# RECORDS FOR THE EXERCISE
____________________
--- src/rtl/alu_shift_register_if.sv ---
// Data and command bundle for the ALU shift register.
// The master drives the load data and commands; the slave (the register) returns its contents and carry.
interface alu_shift_register_if #(
    parameter int WIDTH = 4
);
    logic [WIDTH-1:0] IN;
    logic             LOAD_ENABLE;
    logic [1:0]       SHIFT_CTRL;
    logic [WIDTH-1:0] OUT;
    logic             FLAG;

    modport master (
        output IN,
        output LOAD_ENABLE,
        output SHIFT_CTRL,
        input  OUT,
        input  FLAG
    );

    modport slave (
        input  IN,
        input  LOAD_ENABLE,
        input  SHIFT_CTRL,
        output OUT,
        output FLAG
    );
endinterface
[src/rtl/vm_match_engine.sv]
// VM match engine: walks every projection/stub pair of one event and writes z/phi matches as index pairs.
// Optional build macro VM_MATCH_Z_NEIGHBOUR_EN widens the z test to |z_p - z_s| <= 1.
module vm_match_engine #(
    parameter int ADDR_W  = 9,
    parameter int PHI_WIN = 4
) (
    input  logic                  clk,
    input  logic                  reset,
    input  logic                  en_proc,
    input  logic [ADDR_W:0]       n_proj,
    input  logic [ADDR_W:0]       n_stub,
    output logic [ADDR_W-1:0]     read_projection,
    input  logic [12:0]           vm_projection,
    output logic [ADDR_W-1:0]     read_stub,
    input  logic [12:0]           vm_stub,
    output logic                  wr_en,
    output logic [ADDR_W-1:0]     write_match,
    output logic [2*ADDR_W-1:0]   match,
    output logic                  busy,
    output logic                  done,
    output logic                  overflow
);
    typedef enum logic [1:0] {IDLE, RUN, DRAIN, DONE} state_t;

    localparam logic [ADDR_W:0]   N_ONE = (ADDR_W+1)'(1);
    localparam logic [ADDR_W-1:0] A_ONE = ADDR_W'(1);
    localparam logic [9:0]        WIN   = 10'(PHI_WIN);

    state_t            state;
    logic [ADDR_W:0]   np_l, ns_l;
    logic              drain_cnt;
    logic              v1;
    logic [ADDR_W-1:0] pi_d, si_d;
    logic              full;
    logic              last_stub, last_proj;
    logic              hit;
    logic [3:0]        z_p, z_s;
    logic [9:0]        phi_p, phi_s, dphi;
    logic              z_ok;

    assign last_stub = ({1'b0, read_stub} == (ns_l - N_ONE));
    assign last_proj = ({1'b0, read_projection} == (np_l - N_ONE));

    always_comb begin
        z_p   = vm_projection[12:9];
        z_s   = vm_stub[12:9];
        phi_p = {1'b0, vm_projection[8:0]};
        phi_s = {1'b0, vm_stub[8:0]};
        dphi  = (phi_p >= phi_s) ? (phi_p - phi_s) : (phi_s - phi_p);
`ifdef VM_MATCH_Z_NEIGHBOUR_EN
        z_ok  = (((z_p >= z_s) ? (z_p - z_s) : (z_s - z_p)) <= 4'd1);
`else
        z_ok  = (z_p == z_s);
`endif
        hit   = v1 && z_ok && (dphi <= WIN);
    end

    always_ff @(posedge clk or posedge reset) begin
        if (reset) begin
            state           <= IDLE;
            np_l            <= '0;
            ns_l            <= '0;
            drain_cnt       <= 1'b0;
            v1              <= 1'b0;
            pi_d            <= '0;
            si_d            <= '0;
            full            <= 1'b0;
            read_projection <= '0;
            read_stub       <= '0;
            wr_en           <= 1'b0;
            write_match     <= '0;
            match           <= '0;
            busy            <= 1'b0;
            done            <= 1'b0;
            overflow        <= 1'b0;
        end else begin
            done  <= 1'b0;
            wr_en <= 1'b0;
            // Stage 1: the address pair issued last cycle, aligned with the returning memory data.
            v1    <= (state == RUN);
            pi_d  <= read_projection;
            si_d  <= read_stub;
            if (wr_en) begin
                write_match <= write_match + A_ONE;
                if (&write_match) full <= 1'b1;
            end
            if (hit) begin
                if (full || (wr_en && (&write_match))) begin
                    overflow <= 1'b1;
                end else begin
                    wr_en <= 1'b1;
                    match <= {pi_d, si_d};
                end
            end
            case (state)
                IDLE: begin
                    if (en_proc) begin
                        np_l        <= n_proj;
                        ns_l        <= n_stub;
                        write_match <= '0;
                        overflow    <= 1'b0;
                        full        <= 1'b0;
                        busy        <= 1'b1;
                        if (n_proj == '0 || n_stub == '0) begin
                            state <= DONE;
                        end else begin
                            read_projection <= '0;
                            read_stub       <= '0;
                            state           <= RUN;
                        end
                    end
                end
                RUN: begin
                    if (!last_stub) begin
                        read_stub <= read_stub + A_ONE;
                    end else if (!last_proj) begin
                        read_stub       <= '0;
                        read_projection <= read_projection + A_ONE;
                    end else begin
                        drain_cnt <= 1'b0;
                        state     <= DRAIN;
                    end
                end
                DRAIN: begin
                    if (drain_cnt) state <= DONE;
                    drain_cnt <= 1'b1;
                end
                DONE: begin
                    done  <= 1'b1;
                    busy  <= 1'b0;
                    state <= IDLE;
                end
                default: state <= IDLE;
            endcase
        end
    end
endmodule

[config.mk]
export PLATFORM = sky130hd
export DESIGN_NAME = vm_match_engine
export DESIGN_NICKNAME = d
export VERILOG_FILES = /design/src/rtl/vm_match_engine.sv
export SDC_FILE = /design/constraint.sdc
export NUM_CORES = 1
export LEC_CHECK = 0
export CAP_MARGIN = 20
export CORE_MARGIN = 1
export CORE_UTILIZATION = 37
export CTS_BUF_LIST = sky130_fd_sc_hd__clkbuf_16
export CTS_CLUSTER_DIAMETER = 60
export DETAILED_ROUTE_END_ITERATION = 8
export GPL_TIMING_DRIVEN = 1
export SYNTH_ARGS = -nofsm -noshare
export SYNTH_HDL_FRONTEND = slang
export SYNTH_SLANG_ARGS = --single-unit
[constraint.sdc]
create_clock -name clk -period 3.3 [get_ports clk]
set_clock_uncertainty 0.2 [all_clocks]
set_input_delay 0.66 -clock clk [delete_from_list [all_inputs] [get_ports clk]]
set_output_delay 0.66 -clock clk [all_outputs]
set_load 0.05 [all_outputs]
==> impl_metrics.csv, run 1 <==
group,metric,value,unit
sta,min_period,3240,ps
cts,cts_hold_buf,0,
layout,final_layout_size_suffix_gt1_share,21.5,%
cts,cts_buffers,9,
logic_synthesis,synth_seq_cells,92,
detailed_routing,routed_wl,13.7,mm
logic_synthesis,netlist_instances,564,
worst_setup_path,reg2reg_depth,11,
cts,cts.reportedPaths.clkPinSlew,70,ps
detailed_routing,dr_total_vias,4703,
logic_synthesis,yosysMostFrequentCell,"dfrtp_1",
logic_synthesis,syn_area_per_cell,9.72,um^2
placed_design,io_buffers,97,
worst_setup_path,r2r_setup_slack,180,ps
power_and_ir_drop,combPwrFrac,42.0,%
power_and_ir_drop,power_density,587,nW/um^2
cts,root_buffer,"clkbuf_16",
die,floorplan.initialDensity,37.9,%
worst_setup_path,crit_path_start_kind,"primary input",
logic_synthesis,synth_area,5480,um^2
flow_run,maxCapViolations,0,
cts,clk_path_buf_depth,2,
power_and_ir_drop,p_clk_share,22.4,%
die,fp.dieW,124,um
logic_synthesis,yosys.area.top_type,"dfrtp_1",
logic_synthesis,ys.flop_type,"dfrtp_1",
worst_setup_path,worstSetupPathType,"in2reg",
global_routing,grt_overflow_total,0,
global_routing,track_usage,18.4,%
power_and_ir_drop,leakage,3.47,nW
worst_setup_path,cp.required,3320,ps
sta,finalSetupViolations,0,
placed_design,hpwl,10.0,mm
status,violations,"design-rule violations",
cts,cts_sinks,92,
detailed_routing,drt_first_iter_violations,258,
power_and_ir_drop,power_switching,1.75,mW
status,run_status,"complete, but fails checks",
sta,slew_viol_final,0,
detailed_routing,wl_per_cell,15.2,um
layout,finalInstanceArea,7650,um^2
detailed_routing,drtAntennaViolNets,0,
cts,cts_tree,"built",
layout,area_delta_synth_final,39.6,%
cts,htreeDepth,3,
cts,worstSkewPairLatency,340,ps
global_routing,antenna_found_initial,0,
die,dieArea,15300,um^2
power_and_ir_drop,p_total,4.49,mW
worst_setup_path,reg2reg_from,"ns_l[0]",
detailed_routing,drtPass1Iterations,6,
power_and_ir_drop,p_int,2.74,mW
sta,worstMarginPinSlew,627,ps
logic_synthesis,ys_top_cells_by_area,"dfrtp_1 (42%), ha_1 (6.4%), nand2_1 (5.3%)",
logic_synthesis,synthArstFlopShare,100,%
power_and_ir_drop,vdd_drop_max,624,uV
sta,period_share,98.1,%
layout,nets,789,
logic_synthesis,synth_edf_count,0,
global_routing,grt_pass1_vias,4591,
logic_synthesis,synth_top_area_share,42.0,%
worst_setup_path,reg2reg_to,"state[1]",
logic_synthesis,syn-num-nets,641,
sta,max_freq,309,MHz
detailed_routing,route.detailed.drc,1,
global_routing,grt_pass1_wl,21.9,mm
placed_design,postPlaceCellArea,6990,um^2
hold_path,hp-start,"pi_d[4]",
worst_setup_path,path_max_fanout,6,
die,num_rows,44,
power_and_ir_drop,p_sw_share,39.0,%
worst_setup_path,endpoint_kind,"flip-flop",
global_routing,grt_max_degree,58,
hold_path,hp-class,"reg2reg",
layout,n_antenna_cell,0,
logic_synthesis,ys_types,78,
hold_path,hold_depth,1,
logic_synthesis,yosys-top-cells-count,"dfrtp_1 (92), nand2_1 (78), inv_1 (34)",
hold_path,min_to,"match[13]",
layout,post-route-util,52.9,%
die,io_pins,98,
sta,finalHoldViolCount,0,
die,core,14500,um^2
power_and_ir_drop,seq_power_share,35.6,%
worst_setup_path,arrival,3260,ps
logic_synthesis,synth_warnings,0,
logic_synthesis,synth.yosys.seq_area_share,42.0,%
die,die_h,124,um
placed_design,place_congestion,0.858,
sta,maxSlewHeadroom,58.2,%
detailed_routing,viasPerCell,5.22,
## final cells by class
cell class	instances	area, um^2
Multi-Input combinational cell	417	3210
Fill cell	1331	6820
Clock buffer	9	225
Timing Repair Buffer	157	1490
Clock inverter	7	67.6
Sequential cell	92	2300
Inverter	35	133
Tap cell	184	230
## worst max-delay path by stage
stage	endpoint	depth (start not counted)	startpoint
6_report	match[9]	12	vm_projection[5]
2_1_floorplan	busy	1	reset
5_1_grt	match[9]	12	vm_projection[5]
4_1_cts	match[9]	12	vm_projection[7]
3_3_place_gp	match[7]	12	vm_projection[7]
3_5_place_dp	match[12]	12	vm_projection[2]
## sequential cells by signal, summed over array words and instances, names as in the netlist, 9 cells and up
register         count
ns_l                10
read_projection      9
si_d                 9
pi_d                 9
np_l                10
match               18
write_match          9
read_stub            9
## stage by stage
| step | cells | setup TNS (ps) | worst slack, ps | hold slack [ps] |
|---|---|---|---|---|
| finish | 901 | 0 | 61.4 | 258 |
| global route | 901 | -11.8 | -8.19 | 283 |
| CTS | 897 | 0 | 0.743 | 264 |
| detailed placement | 876 | -12520 | -677 | 251 |
| global placement | 876 | -9830 | -526 | 243 |
| floorplan | 564 | 0 | 48.0 | 239 |
## cell usage in the layout (no fill, tap or decap), types with 5 or more instances in the layout
cell / synthesis / routed
dlymetal6s2s_1: 0 / 9
o21ai_2: 2 / 6
nand2_1: 78 / 78
nor2b_1: 7 / 6
xnor2_1: 21 / 21
clkdlybuf4s50_1: 0 / 83
nand3_1: 18 / 18
nand4_1: 7 / 7
or3_1: 6 / 6
inv_1: 34 / 25
and2_1: 8 / 8
o21a_1: 6 / 6
mux2_4: 11 / 15
o21ai_1: 9 / 9
dfrtp_1: 92 / 92
ha_1: 28 / 18
clkbuf_16: 0 / 9
nor2_1: 33 / 30
a21oi_2: 0 / 5
o211ai_1: 6 / 6
xor2_1: 13 / 13
nor3_1: 12 / 11
ha_4: 0 / 9
o21ai_0: 23 / 19
mux2i_1: 7 / 7
a21o_1: 5 / 5
inv_2: 0 / 8
buf_4: 2 / 53
a21oi_1: 18 / 12
and3_1: 5 / 5
## kinds of logic after synthesis
kind of cell | share of synthesized area (%)
AO/OA/AOI/OAI | 15.4
adder cells (fa/ha/maj) | 6.39
buffers and inverters | 4.59
AND/OR/NAND/NOR | 20.3
multiplexers | 5.93
flip-flops | 42.0
XOR/XNOR | 5.43
## critical path, stage by stage
cell and delay, ps:
clkdlybuf4s50_1 500, inv_2 50, ha_4 300, and4_4 260, buf_4 130, o21ai_2 80, a31oi_4 230, a41o_1 170
a32oi_2 150, nor2b_4 230, buf_6 170, mux2_1 320
## metal layers
layer  routed length (um)  GRT usage, %  vias up
met5                    0             0        -
met4                  185          5.80        0
met3                  607          3.75       16
met2                 6770          31.0      104
met1                 6170          23.5     2274
li1                     -             -     2309
## power groups by stage
| stage | Combinational [mW] | Sequential (mW) | Clock (mW) |
|---|---|---|---|
| after floorplan | 1.16 | 1.68 | 0 |
| after global placement | 1.76 | 1.61 | 0 |
| after detailed placement | 1.82 | 1.62 | 0 |
| after CTS | 1.86 | 1.60 | 1.04 |
| after global routing | 2.09 | 1.64 | 1.07 |
| final | 1.89 | 1.60 | 1.01 |
## repair_timing
action / 4_1_cts / 5_1_grt
buffers inserted: 3 / 4
pin swaps: 8 / 16
endpoints found under the setup margin: 19 / 23
gates resized for setup: 40 / 40
cloned: 2 / 0
No activity file was read; power rests on OpenSTA's default activity.
==> run 2, diff against run 1 <==
--- a/config.mk
+++ b/config.mk
@@ -12,6 +12,7 @@
 export CTS_CLUSTER_DIAMETER = 60
 export DETAILED_ROUTE_END_ITERATION = 8
 export GPL_TIMING_DRIVEN = 1
+export PLACE_DENSITY = 0.68
 export SYNTH_ARGS = -nofsm -noshare
 export SYNTH_HDL_FRONTEND = slang
 export SYNTH_SLANG_ARGS = --single-unit
==> run 2 against run 1 <==
Compared with the run above: the flow now finishes without violations; worst hold slack better by 3.4 ps; setup slack better by 31 ps; largest cell class unchanged; final cell count is 1.1% higher; first-iteration DRC count is 7.4% lower; maximum frequency is 0.98% higher; power is 0.15% higher; clock-buffer cell count stayed put; sequential share of layout area is 0.52 points lower; non-clock buffer count is 10 higher; clock power hardly changed; via count is 0.89% higher; wire length is 3.2% higher.
==> impl_metrics.csv, run 2 (synthesis results as in run 1) <==
group,metric,value,unit
sta,worstMarginPinSlew,570,ps
layout,layout_commonest_cell,"dfrtp_1",
hold_path,hp-class,"reg2reg",
die,floorplan.initialDensity,37.9,%
die,dieArea,15300,um^2
status,run_status,"complete, no violations",
sta,max_freq,312,MHz
placed_design,dpl.cell_count,885,
layout,final_cell_mix,"dfrtp_1 (92), clkdlybuf4s50_1 (81), nand2_1 (78)",
worst_setup_path,crit_path_start_kind,"primary input",
cts,cts_sinks,92,
worst_setup_path,cp_cell_sequence,"clkdlybuf4s50_1, ha_4, and4_4, buf_4, o21ai_1, a211oi_2, buf_4, nor2_1, a32oi_2, nor2b_4, buf_12, clkbuf_16, mux2_4",
layout,multi_input_area,3190,um^2
worst_setup_path,crit_start,"vm_stub[5]",
layout,finalInstanceArea,7790,um^2
sta,maxSlewHeadroom,61.9,%
worst_setup_path,arrival,3240,ps
placed_design,place_congestion,0.872,
worst_setup_path,slowest_delay,460,ps
worst_setup_path,cp_slowest_cell,"clkdlybuf4s50_1",
sta,whs,261,ps
worst_setup_path,cp.required,3330,ps
detailed_routing,drtAntennaViolNets,0,
sta,slew_viol_final,0,
layout,reg_top3,"match (18), np_l (10), ns_l (10)",
power_and_ir_drop,vdd_drop_max,515,uV
placed_design,io_buffers,97,
die,die_h,124,um
detailed_routing,viasPerCell,5.21,
cts,cts_buffers,9,
global_routing,track_usage,19.2,%
sta,finalHoldViolCount,0,
layout,fill_cells,1289,
global_routing,grt_max_degree,50,
layout,top_register,"match",
worst_setup_path,cp_num_buf_inv,5,
cts,cts_tree,"built",
worst_setup_path,reg2reg_from,"ns_l[2]",
worst_setup_path,path_max_fanout,4,
global_routing,grt_pass1_wl,22.9,mm
layout,post-route-util,53.8,%
detailed_routing,route.detailed.drc,0,
global_routing,antenna_found_initial,0,
cts,cts.reportedPaths.clkPinSlew,60,ps
layout,final_cells,911,
layout,ff_latch_area,2300,um^2
detailed_routing,drt_first_iter_violations,239,
placed_design,postPlaceCellArea,7070,um^2
detailed_routing,drtPass1Iterations,5,
detailed_routing,routed_wl,14.2,mm
global_routing,grt_overflow_total,0,
worst_setup_path,worstSetupPathType,"in2reg",
layout,area_delta_synth_final,42.1,%
detailed_routing,dr_total_vias,4745,
placed_design,hpwl,10.5,mm
flow_run,maxCapViolations,0,
sta,period_share,97.2,%
worst_setup_path,cp_top_family,"buffers and inverters",
layout,largest_reg_flops,18,
sta,min_period,3210,ps
cts,worstSkewPairLatency,340,ps
worst_setup_path,cp_common_cell,"buf_4",
die,io_pins,98,
cts,root_buffer,"clkbuf_16",
power_and_ir_drop,leakage,3.58,nW
die,num_rows,44,
worst_setup_path,endpoint_kind,"flip-flop",
power_and_ir_drop,power_density,578,nW/um^2
layout,nets,799,
sta,rsz0062_at_grt,"no",
cts,cts_hold_buf,0,
layout,final_layout_size_suffix_gt1_share,22.3,%
die,core,14500,um^2
layout,n_antenna_cell,0,
global_routing,grt_pass1_vias,4842,
sta,finalSetupViolations,0,
hold_path,hp-start,"pi_d[2]",
cts,clk_path_buf_depth,2,
power_and_ir_drop,p_total,4.50,mW
cts,htreeDepth,3,
die,fp.dieW,124,um
detailed_routing,wl_per_cell,15.6,um
run 2: cell count changes in the layout (fill, tap and decap cells not counted), sizes merged, moves of 2 or more:
cell,previous run,this run
buf,60,69
clkdlybuf4s50,83,81
clkinv,7,5
dlymetal6s2s,9,11
inv,33,35
run 2: power by group:
group | internal [mW] | switching, mW
combinational | 0.841 | 1.05
sequential | 1.33 | 0.282
clock | 0.577 | 0.415
total | 2.75 | 1.75
run 2: worst register-to-register path, stage by stage (launching register included):
cell      delay [ps]
dfrtp_1          460
nor4_4           410
nand2_1          170
a211oi_1         410
a211oi_2         100
o221ai_2         420
buf_12           220
nor2_8            70
a21o_1           150
a311o_1          330
run 2: final cells by class:
cell class              count  share of cell area, %
clock inverters             7                  0.771
flip-flops and latches     92                   29.6
repair buffers            167                   21.1
well taps                 184                   2.96
clock buffers               9                   2.89
multi-input cells         417                   41.0
inverters                  35                   1.70
run 2: final timing paths:
check	endpoint	slack [ps]	cells past startpoint
min reg2reg	match[11]	260	1
max in group asynchronous	match[16]	1890	3
min in group asynchronous	write_match[0]	380	2
max	match[8]	90	13
max reg2reg	read_stub[8]	240	9
min	match[11]	260	1
run 2: metrics by stage:
step	setup slack, ps	setup TNS [ps]
6_report	92.9	0
4_1_cts	-18.9	-47.4
3_5_place_dp	-546	-9880
3_3_place_gp	-499	-9300
5_1_grt	9.08	0
2_1_floorplan	48.0	0
run 2: repair_timing:
item / CTS / global route
endpoints found under the setup margin: 19 / 19
setup buffers: 4 / 4
pin swaps: 10 / 16
gates cloned: 2 / 1
resized for setup: 40 / 35
run 2: routing by layer:
metal  vias up  GRT usage [%]  routed length (um)
met3        15           4.08                 643
li1       2309              -                   -
met4         0           5.87                 176
met1      2311           23.8                6340
met2       110           33.4                7010
met5         -              0                   0
==> run 3, diff against run 2 <==
--- a/config.mk
+++ b/config.mk
@@ -5,6 +5,7 @@
 export SDC_FILE = /design/constraint.sdc
 export NUM_CORES = 1
 export LEC_CHECK = 0
+export ABC_AREA = 1
 export CAP_MARGIN = 20
 export CORE_MARGIN = 1
 export CORE_UTILIZATION = 37
@@ -12,7 +13,7 @@
 export CTS_CLUSTER_DIAMETER = 60
 export DETAILED_ROUTE_END_ITERATION = 8
 export GPL_TIMING_DRIVEN = 1
-export PLACE_DENSITY = 0.68
+export PLACE_DENSITY_LB_ADDON = 0.15
 export SYNTH_ARGS = -nofsm -noshare
 export SYNTH_HDL_FRONTEND = slang
 export SYNTH_SLANG_ARGS = --single-unit
==> run 3 against run 2 <==
Compared with the run above: non-clock buffer count fell by 59; final area fell by 8.0%; setup slack improved by 240 ps; global-route usage fell by 0.67 points; worst hold slack improved by 21 ps; largest cell class unchanged; sequential power fell by 6%; combinational power fell by 11%.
____________________
# WHAT YOU WILL DO
Extract from the listing above the lines between the line containing "power_and_ir_drop,p_total,4.49,mW" and the line containing "## final cells by class", keeping both of those lines. Output nothing else.

# ANSWER BELOW
power_and_ir_drop,p_total,4.49,mW
worst_setup_path,reg2reg_from,"ns_l[0]",
detailed_routing,drtPass1Iterations,6,
power_and_ir_drop,p_int,2.74,mW
sta,worstMarginPinSlew,627,ps
logic_synthesis,ys_top_cells_by_area,"dfrtp_1 (42%), ha_1 (6.4%), nand2_1 (5.3%)",
logic_synthesis,synthArstFlopShare,100,%
power_and_ir_drop,vdd_drop_max,624,uV
sta,period_share,98.1,%
layout,nets,789,
logic_synthesis,synth_edf_count,0,
global_routing,grt_pass1_vias,4591,
logic_synthesis,synth_top_area_share,42.0,%
worst_setup_path,reg2reg_to,"state[1]",
logic_synthesis,syn-num-nets,641,
sta,max_freq,309,MHz
detailed_routing,route.detailed.drc,1,
global_routing,grt_pass1_wl,21.9,mm
placed_design,postPlaceCellArea,6990,um^2
hold_path,hp-start,"pi_d[4]",
worst_setup_path,path_max_fanout,6,
die,num_rows,44,
power_and_ir_drop,p_sw_share,39.0,%
worst_setup_path,endpoint_kind,"flip-flop",
global_routing,grt_max_degree,58,
hold_path,hp-class,"reg2reg",
layout,n_antenna_cell,0,
logic_synthesis,ys_types,78,
hold_path,hold_depth,1,
logic_synthesis,yosys-top-cells-count,"dfrtp_1 (92), nand2_1 (78), inv_1 (34)",
hold_path,min_to,"match[13]",
layout,post-route-util,52.9,%
die,io_pins,98,
sta,finalHoldViolCount,0,
die,core,14500,um^2
power_and_ir_drop,seq_power_share,35.6,%
worst_setup_path,arrival,3260,ps
logic_synthesis,synth_warnings,0,
logic_synthesis,synth.yosys.seq_area_share,42.0,%
die,die_h,124,um
placed_design,place_congestion,0.858,
sta,maxSlewHeadroom,58.2,%
detailed_routing,viasPerCell,5.22,
## final cells by class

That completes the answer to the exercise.